Handout 1: Looking Ahead to Workshop 8
Tapestry is Sunsetting
The UUA is no longer updating Tapestry of Faith programs.
Part of Facing Death with Life
The dying must often feel this way—steaming along just fine, while on ahead someone has torn up the rails. — Annie Dillard
For Next Time
To prepare for the next workshop:
- Fill in advance directive forms or Five Wishes booklets. Make a plan for sharing them with medical people and loved ones.
- Make a list in your journal of end-of-life decisions that need to be made and discuss that list with loved ones. Here are possible questions:
- Do I want to preplan my funeral? (If yes, speaking with their minister is recommended.)
- What do I wish to be done with my body or remains?

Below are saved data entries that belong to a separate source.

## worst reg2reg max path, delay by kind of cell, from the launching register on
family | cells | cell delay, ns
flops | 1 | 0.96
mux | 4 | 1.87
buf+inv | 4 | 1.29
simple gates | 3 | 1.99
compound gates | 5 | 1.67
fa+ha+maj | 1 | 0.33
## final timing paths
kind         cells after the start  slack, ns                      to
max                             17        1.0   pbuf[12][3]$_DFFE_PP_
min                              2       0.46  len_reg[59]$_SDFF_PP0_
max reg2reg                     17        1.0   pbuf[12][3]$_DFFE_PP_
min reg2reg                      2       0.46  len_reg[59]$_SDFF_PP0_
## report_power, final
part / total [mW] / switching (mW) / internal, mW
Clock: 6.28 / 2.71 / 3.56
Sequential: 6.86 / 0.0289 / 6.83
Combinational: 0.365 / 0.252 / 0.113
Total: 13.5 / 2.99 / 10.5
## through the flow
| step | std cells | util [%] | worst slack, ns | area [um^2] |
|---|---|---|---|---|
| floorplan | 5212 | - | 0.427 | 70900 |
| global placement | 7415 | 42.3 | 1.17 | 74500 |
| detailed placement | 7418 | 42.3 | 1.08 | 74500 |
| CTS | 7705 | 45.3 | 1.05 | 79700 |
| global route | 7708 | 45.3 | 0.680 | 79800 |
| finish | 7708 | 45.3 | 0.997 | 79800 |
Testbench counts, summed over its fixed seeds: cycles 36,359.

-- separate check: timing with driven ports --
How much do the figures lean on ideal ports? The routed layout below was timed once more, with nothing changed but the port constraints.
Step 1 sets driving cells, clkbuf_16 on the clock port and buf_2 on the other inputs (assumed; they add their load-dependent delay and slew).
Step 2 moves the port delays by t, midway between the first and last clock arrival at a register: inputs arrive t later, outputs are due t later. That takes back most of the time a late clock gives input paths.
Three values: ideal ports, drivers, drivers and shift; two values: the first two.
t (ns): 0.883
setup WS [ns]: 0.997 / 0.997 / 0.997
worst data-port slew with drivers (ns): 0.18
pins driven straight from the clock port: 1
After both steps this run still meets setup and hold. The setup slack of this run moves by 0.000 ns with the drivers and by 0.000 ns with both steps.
This is an optimization exercise on Yosys and OpenROAD, whose aim is small area, a short achievable clock period and few clock cycles, not a production implementation.
Where RTL was checked, it was by simulation tests only, not by an equivalence proof against the original.
Only the layout flow was run in run 5; the RTL was not checked for function there.
Power and IR drop assume default switching activity.

==> design/flow/design.v <==
module sic_engine (
    input  wire         clk,
    input  wire         rst,
    input  wire         cmd_valid,
    output wire         cmd_ready,
    input  wire [31:0]  cmd_word,
    input  wire [63:0]  cmd_opnd,
    input  wire [127:0] cmd_iv,
    input  wire [7:0]   cmd_iv_len,
    input  wire [63:0]  cmd_in_len,
    input  wire [63:0]  cmd_out_cap,
    output reg          done,
    output reg  [63:0]  result,
    output reg  [2:0]   err,
    input  wire         in_valid,
    output wire         in_ready,
    input  wire [7:0]   in_data,
    output wire         out_valid,
    input  wire         out_ready,
    output wire [7:0]   out_data,
    output wire         bc_req_valid,
    input  wire         bc_req_ready,
    output reg  [1:0]   bc_req_op,
    output wire [127:0] bc_req_block,
    input  wire         bc_rsp_valid,
    input  wire         bc_rsp_err,
    input  wire [127:0] bc_rsp_data
);
    localparam [1:0] BC_PROCESS = 2'd0, BC_RESET = 2'd1, BC_INIT = 2'd2;
    localparam [2:0] E_OK = 3'd0, E_CONFIG = 3'd1, E_LENGTH = 3'd2,
                     E_COLLAB = 3'd3, E_ILLEGAL = 3'd4;
    localparam [3:0] OP_RESET = 4'h0, OP_INIT = 4'h1, OP_XBYTE = 4'h2,
                     OP_XBLOCK = 4'h3, OP_XRANGE = 4'h4, OP_SKIP = 4'h5,
                     OP_SEEK = 4'h6, OP_GETPOS = 4'h7;
    localparam [2:0] SU_INC  = 3'd0,    
                     SU_SKIP = 3'd1,    
                     SU_SEEK = 3'd2,    
                     SU_LDIV = 3'd3,    
                     SU_GPOS = 3'd4;    
    reg         s_idle, s_rst, s_xbyte, s_xfer, s_skip, s_seek, s_gpos;
    reg [127:0] iv;
    reg [127:0] ctr;
    reg [103:0] ks_lo;        
    reg [23:0]  ks_t0;        
    reg [23:0]  ks_t1;        
    reg         sel;          
    reg [3:0]   cur;
    reg [63:0]  opq;          
    reg [63:0]  rem;          
    reg         req_v;        
    reg         req_out;      
    reg         r_k;          
    reg         r_fin;        
    reg         q_rst_ok;     
    reg         q_su_done;    
    reg         q_proc;       
    reg         su_busy;
    reg [2:0]   su_op;
    reg [1:0]   su_k;
    reg         su_c;
    reg         inc_pend;     
    reg         cop_pend;     
    reg [2:0]   cop;
    reg         avail;        
    reg         ctr_ok;       
    reg         reqd;         
    reg         nready;       
    reg         perr;         
    reg         in_rdy;
    reg         ov;           
    reg         full;         
    reg [7:0]   ob0, ob1;
    assign cmd_ready    = s_idle;
    assign in_ready     = in_rdy;
    assign out_valid    = ov;
    assign out_data     = ob0;
    assign bc_req_valid = req_v;
    assign bc_req_block = ctr;
    wire [3:0] op    = cmd_word[3:0];
    wire       k_bit = cmd_word[4];
    wire       v_bit = cmd_word[5];
    reg illegal;
    always @(*) begin
        if (cmd_word[3] || (|cmd_word[31:16]) || (|cmd_word[7:6]))
            illegal = 1'b1;
        else if (op == OP_INIT)
            illegal = |cmd_word[15:8];
        else if (op == OP_XBYTE)
            illegal = |cmd_word[5:4];
        else
            illegal = (|cmd_word[5:4]) || (|cmd_word[15:8]);
    end
    wire acc      = cmd_valid & s_idle;
    wire acc_ok   = acc & ~illegal;
    wire is_reset = (op == OP_RESET);
    wire is_init  = (op == OP_INIT);
    wire is_xbyte = (op == OP_XBYTE);
    wire is_xblk  = (op == OP_XBLOCK);
    wire is_xrng  = (op == OP_XRANGE);
    wire is_skip  = (op == OP_SKIP);
    wire is_seek  = (op == OP_SEEK);
    wire is_gpos  = (op == OP_GETPOS);
    wire init_bad = ~v_bit | (cmd_iv_len != 8'd16);
    wire xblk_bad = ~(|cmd_in_len[63:4]) | ~(|cmd_out_cap[63:4]);
    wire xrng_bad = (cmd_in_len < cmd_opnd) | (cmd_out_cap < cmd_opnd);
    wire xrng_0   = ~(|cmd_opnd);
    wire cur0     = (cur == 4'd0);
    wire [4:0] dd      = 5'd16 - {1'b0, cur};
    wire       acc_rch = is_xblk | (|cmd_opnd[63:5]) | (cmd_opnd[4:0] >= dd);
    wire go_xfer  = acc_ok & ((is_xblk & ~xblk_bad) | (is_xrng & ~xrng_bad & ~xrng_0));
    wire go_rst   = acc_ok & (is_reset | (is_init & ~init_bad));
    wire [127:0] ks_cur = {ks_lo, sel ? ks_t1 : ks_t0};
    wire [7:0]   kbyte  = ks_cur[127 - 8*cur -: 8];
    wire [31:0] ctr_ch = ctr[32*su_k +: 32];
    wire [31:0] iv_ch  = iv[32*su_k +: 32];
    wire        su_iv  = (su_op == SU_SEEK) | (su_op == SU_LDIV);
    wire        su_sgn = (su_op == SU_SKIP) & opq[63];
    reg  [31:0] su_ob;
    always @(*) begin
        case (su_k)
        2'd0:    su_ob = opq[35:4];
        2'd1:    su_ob = {{4{su_sgn}}, opq[63:36]};
        default: su_ob = {32{su_sgn}};
        endcase
    end
    wire [31:0] su_a = su_iv ? iv_ch : ctr_ch;
    wire [31:0] su_b = (su_op == SU_GPOS) ? ~iv_ch :
                       ((su_op == SU_SKIP) | (su_op == SU_SEEK)) ? su_ob : 32'd0;
    wire [4:0]  c4   = {1'b0, opq[3:0]} + {1'b0, cur};
    wire        cin0 = (su_op == SU_INC) | (su_op == SU_GPOS) | ((su_op == SU_SKIP) & c4[4]);
    wire        su_ci = (su_k == 2'd0) ? cin0 : su_c;
    wire [32:0] su_sum = {1'b0, su_a} + {1'b0, su_b} + {32'd0, su_ci};
    wire        su_last = (su_op == SU_INC)  ? (~su_sum[32] | (su_k == 2'd3)) :
                          (su_op == SU_GPOS) ? (su_k == 2'd1) : (su_k == 2'd3);
    wire        su_fin  = su_busy & su_last;
    wire take   = in_rdy & in_valid;
    wire give   = ov & out_ready;
    wire wrap   = take & (cur == 4'd15);
    wire rsp    = bc_rsp_valid & req_out;
    wire rsp_ok = rsp & ~bc_rsp_err;
    wire rsp_bd = rsp & bc_rsp_err;
    wire [7:0] nb = kbyte ^ in_data;
    wire rem0    = ~(|rem);
    wire rem1    = (rem == 64'd1);
    wire remnz_n = ~rem0 & ~(take & rem1);
    wire remhi   = |rem[63:5];
    wire reach   = remhi | (rem[4:0] >= dd);
    wire need    = remhi | (rem[4:0] > dd);
    wire [3:0] cur_n = take ? cur + 4'd1 : cur;
    wire x_new   = wrap & (nready | (rsp_ok & avail));        
    wire x_fill  = s_xfer & rsp_ok & ~avail;                   
    wire avail_n = wrap ? x_new : (avail | rsp_ok);
    wire perr_n  = perr | rsp_bd;
    wire ov_n    = take | (ov & ~(give & ~full));
    wire full_n  = (ov & ~full & take & ~give) | (full & ~give);
    wire trig    = s_xfer & avail & ~ctr_ok & reach & ~perr;   
    wire x_req   = s_xfer & ctr_ok & ~reqd & ~su_busy & ~inc_pend & ~req_v & ~req_out & ~perr_n &
                   ((avail_n & (cur_n >= 4'd13) & need) | (~avail_n & remnz_n));
    wire x_done  = s_xfer & ~ov_n & (~remnz_n | (perr_n & ~avail_n));
    wire inc_now  = trig | (acc_ok & is_xbyte & (cur == 4'd15)) |
                    (go_xfer & ~cur0 & acc_rch);
    wire inc_any  = inc_pend | inc_now;
    wire su_free  = ~su_busy & ~(req_v & (bc_req_op == BC_PROCESS));
    wire start_inc = inc_any & su_free;
    wire cop_now  = acc_ok & (is_skip | is_seek | is_gpos | is_reset | (is_init & ~init_bad));
    wire [2:0] cop_sel = cop_now ? (is_skip ? SU_SKIP : is_seek ? SU_SEEK : is_gpos ? SU_GPOS : SU_LDIV) : cop;
    wire start_cop = (cop_pend | cop_now) & su_free & ~inc_any;
    wire cop_pend_n = (cop_pend | cop_now) & ~start_cop;
    wire ctr_free = ~su_busy & ~inc_pend;
    always @(posedge clk) begin
        if (rst) begin
            s_idle   <= 1'b1;
            s_rst    <= 1'b0;
            s_xbyte  <= 1'b0;
            s_xfer   <= 1'b0;
            s_skip   <= 1'b0;
            s_seek   <= 1'b0;
            s_gpos   <= 1'b0;
            done     <= 1'b0;
            err      <= E_OK;
            req_v    <= 1'b0;
            req_out  <= 1'b0;
            su_busy  <= 1'b0;
            inc_pend <= 1'b0;
            cop_pend <= 1'b0;
            in_rdy   <= 1'b0;
            ov       <= 1'b0;
            full     <= 1'b0;
            sel      <= 1'b0;
            bc_req_op <= BC_PROCESS;
        end else begin
            done <= 1'b0;
            if (req_v & bc_req_ready) begin
                req_v   <= 1'b0;
                req_out <= 1'b1;
            end
            if (rsp)
                req_out <= 1'b0;
            if (start_inc) begin
                su_busy <= 1'b1;
                su_op   <= SU_INC;
                su_k    <= 2'd0;
            end else if (start_cop) begin
                su_busy <= 1'b1;
                su_op   <= cop_sel;
                su_k    <= 2'd0;
            end else if (su_fin) begin
                su_busy <= 1'b0;
            end
            if (su_busy & ~su_last)
                su_k <= su_k + 2'd1;
            if (su_busy)
                su_c <= su_sum[32];
            inc_pend <= inc_any & ~start_inc;
            cop_pend <= cop_pend_n;
            if (cop_now)
                cop <= cop_sel;
            if (su_busy) begin
                if (su_op == SU_GPOS) begin
                    if (su_k == 2'd0) result[35:0] <= {su_sum[31:0], cur};
                    else              result[63:36] <= su_sum[27:0];
                end else begin
                    ctr[32*su_k +: 32] <= su_sum[31:0];
                end
                if (su_k == 2'd0) begin
                    if (su_op == SU_SKIP) cur <= c4[3:0];
                    if (su_op == SU_SEEK) cur <= opq[3:0];
                end
            end
            if (acc) begin
                if (illegal) begin
                    err  <= E_ILLEGAL;
                    done <= 1'b1;
                end else begin
                    case (op)
                    OP_RESET, OP_INIT: begin
                        if (is_init & init_bad) begin
                            err  <= E_CONFIG;
                            done <= 1'b1;
                        end else begin
                            if (is_init) iv <= cmd_iv;
                            cur       <= 4'd0;
                            r_k       <= is_init & k_bit;
                            r_fin     <= 1'b0;
                            req_v     <= 1'b1;
                            bc_req_op <= (is_init & k_bit) ? BC_INIT : BC_RESET;
                            s_idle    <= 1'b0;
                            s_rst     <= 1'b1;
                        end
                    end
                    OP_XBYTE: begin
                        opq[7:0] <= cmd_word[15:8];
                        if (~cur0) begin
                            result <= {56'd0, kbyte ^ cmd_word[15:8]};
                            cur    <= cur + 4'd1;
                            err    <= E_OK;
                            done   <= 1'b1;
                        end else begin
                            if (ctr_free) begin
                                req_v     <= 1'b1;
                                bc_req_op <= BC_PROCESS;
                            end
                            s_idle  <= 1'b0;
                            s_xbyte <= 1'b1;
                        end
                    end
                    OP_XBLOCK, OP_XRANGE: begin
                        if (is_xblk ? xblk_bad : xrng_bad) begin
                            err  <= E_LENGTH;
                            done <= 1'b1;
                        end else if (is_xrng & xrng_0) begin
                            result <= 64'd0;
                            err    <= E_OK;
                            done   <= 1'b1;
                        end else begin
                            opq    <= is_xblk ? 64'd16 : cmd_opnd;
                            rem    <= is_xblk ? 64'd16 : cmd_opnd;
                            avail  <= ~cur0;
                            ctr_ok <= cur0 | acc_rch;
                            reqd   <= cur0 & ctr_free;
                            if (cur0 & ctr_free) begin
                                req_v     <= 1'b1;
                                bc_req_op <= BC_PROCESS;
                            end
                            nready <= 1'b0;
                            perr   <= 1'b0;
                            in_rdy <= ~cur0;
                            s_idle <= 1'b0;
                            s_xfer <= 1'b1;
                        end
                    end
                    OP_SKIP: begin
                        opq    <= cmd_opnd;
                        s_idle <= 1'b0;
                        s_skip <= 1'b1;
                    end
                    OP_SEEK: begin
                        opq       <= cmd_opnd;
                        q_rst_ok  <= 1'b0;
                        q_su_done <= 1'b0;
                        q_proc    <= 1'b0;
                        req_v     <= 1'b1;
                        bc_req_op <= BC_RESET;
                        s_idle    <= 1'b0;
                        s_seek    <= 1'b1;
                    end
                    default: begin  
                        s_idle <= 1'b0;
                        s_gpos <= 1'b1;
                    end
                    endcase
                end
            end
            if (s_rst) begin
                if (rsp_bd) begin
                    err      <= E_COLLAB;
                    done     <= 1'b1;
                    cop_pend <= 1'b0;
                    s_rst    <= 1'b0;
                    s_idle   <= 1'b1;
                end else begin
                    if (rsp_ok & r_k) begin
                        r_k       <= 1'b0;
                        req_v     <= 1'b1;
                        bc_req_op <= BC_RESET;
                    end
                    if (rsp_ok & ~r_k)
                        r_fin <= 1'b1;
                    if (((rsp_ok & ~r_k) | r_fin) & ~cop_pend_n) begin
                        err    <= E_OK;
                        done   <= 1'b1;
                        s_rst  <= 1'b0;
                        s_idle <= 1'b1;
                    end
                end
            end
            if (s_xbyte) begin
                if (~req_v & ~req_out & ctr_free & ~rsp) begin
                    req_v     <= 1'b1;
                    bc_req_op <= BC_PROCESS;
                end
                if (rsp_bd) begin
                    err     <= E_COLLAB;
                    done    <= 1'b1;
                    s_xbyte <= 1'b0;
                    s_idle  <= 1'b1;
                end else if (rsp_ok) begin
                    result  <= {56'd0, bc_rsp_data[127:120] ^ opq[7:0]};
                    cur     <= 4'd1;
                    err     <= E_OK;
                    done    <= 1'b1;
                    s_xbyte <= 1'b0;
                    s_idle  <= 1'b1;
                end
            end
            if (s_skip) begin
                if (su_fin & (su_op == SU_SKIP)) begin
                    req_v     <= 1'b1;
                    bc_req_op <= BC_PROCESS;
                end
                if (rsp_bd) begin
                    err    <= E_COLLAB;
                    done   <= 1'b1;
                    s_skip <= 1'b0;
                    s_idle <= 1'b1;
                end else if (rsp_ok) begin
                    result <= opq;
                    err    <= E_OK;
                    done   <= 1'b1;
                    s_skip <= 1'b0;
                    s_idle <= 1'b1;
                end
            end
            if (s_seek) begin
                if (su_fin & (su_op == SU_SEEK))
                    q_su_done <= 1'b1;
                if (rsp_ok & ~q_proc)
                    q_rst_ok <= 1'b1;
                if ((q_rst_ok | (rsp_ok & ~q_proc)) & (q_su_done | (su_fin & (su_op == SU_SEEK))) & ~q_proc) begin
                    q_proc    <= 1'b1;
                    req_v     <= 1'b1;
                    bc_req_op <= BC_PROCESS;
                end
                if (rsp_bd) begin
                    err      <= E_COLLAB;
                    done     <= 1'b1;
                    cop_pend <= 1'b0;
                    s_seek   <= 1'b0;
                    s_idle   <= 1'b1;
                end else if (rsp_ok & q_proc) begin
                    result <= opq;
                    err    <= E_OK;
                    done   <= 1'b1;
                    s_seek <= 1'b0;
                    s_idle <= 1'b1;
                end
            end
            if (s_gpos & su_fin & (su_op == SU_GPOS)) begin
                err    <= E_OK;
                done   <= 1'b1;
                s_gpos <= 1'b0;
                s_idle <= 1'b1;
            end
            if (rsp_ok & (s_xbyte | s_skip | (s_seek & q_proc) | s_xfer)) begin
                ks_lo <= bc_rsp_data[127:24];
                if (sel) ks_t0 <= bc_rsp_data[23:0];
                else     ks_t1 <= bc_rsp_data[23:0];
            end
            if ((rsp_ok & (s_xbyte | s_skip | (s_seek & q_proc))) | x_new | x_fill)
                sel <= ~sel;
            if (s_xfer) begin
                if (take) begin
                    cur <= cur + 4'd1;
                    rem <= rem - 64'd1;
                    if (~ov | (give & ~full)) ob0 <= nb;
                    else                      ob1 <= nb;
                end else if (give & full) begin
                    ob0 <= ob1;
                end
                ov     <= ov_n;
                full   <= full_n;
                avail  <= avail_n;
                perr   <= perr_n;
                in_rdy <= avail_n & remnz_n & ~full_n;
                if (x_new | x_fill) begin
                    ctr_ok <= 1'b0;
                    reqd   <= 1'b0;
                    nready <= 1'b0;
                end else begin
                    if (rsp_ok & avail & ~wrap) nready <= 1'b1;
                    if (trig)  ctr_ok <= 1'b1;
                    if (x_req) reqd   <= 1'b1;
                end
                if (x_req) begin
                    req_v     <= 1'b1;
                    bc_req_op <= BC_PROCESS;
                end
                if (x_done) begin
                    err    <= perr_n ? E_COLLAB : E_OK;
                    if (~perr_n) result <= opq;
                    done   <= 1'b1;
                    in_rdy <= 1'b0;
                    s_xfer <= 1'b0;
                    s_idle <= 1'b1;
                end
            end
        end
    end
endmodule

- What financial and legal decisions need to be made, and whose help do I need in making them?
- What do I want to happen with precious personal possessions?
- Complete your artistic response to death and dying, such as a photograph, drawing, painting, poem, prose, song, music, ceramics, or dance.
Find Out More
- Download the Conversation Starter Kit from the Conversation Project for help in talking with loved ones about end-of-life issues.
- Watch “Being Mortal,” Frontline, PBS. In the video, surgeon Atul Gawande examines the relationships doctors have with patients nearing the end of life.
- Read Atul Gawande, Being Mortal: Medicine and What Matters in the End (Metropolitan Books, 2014), which argues for a revisioning of end-of-life conversations and decisions.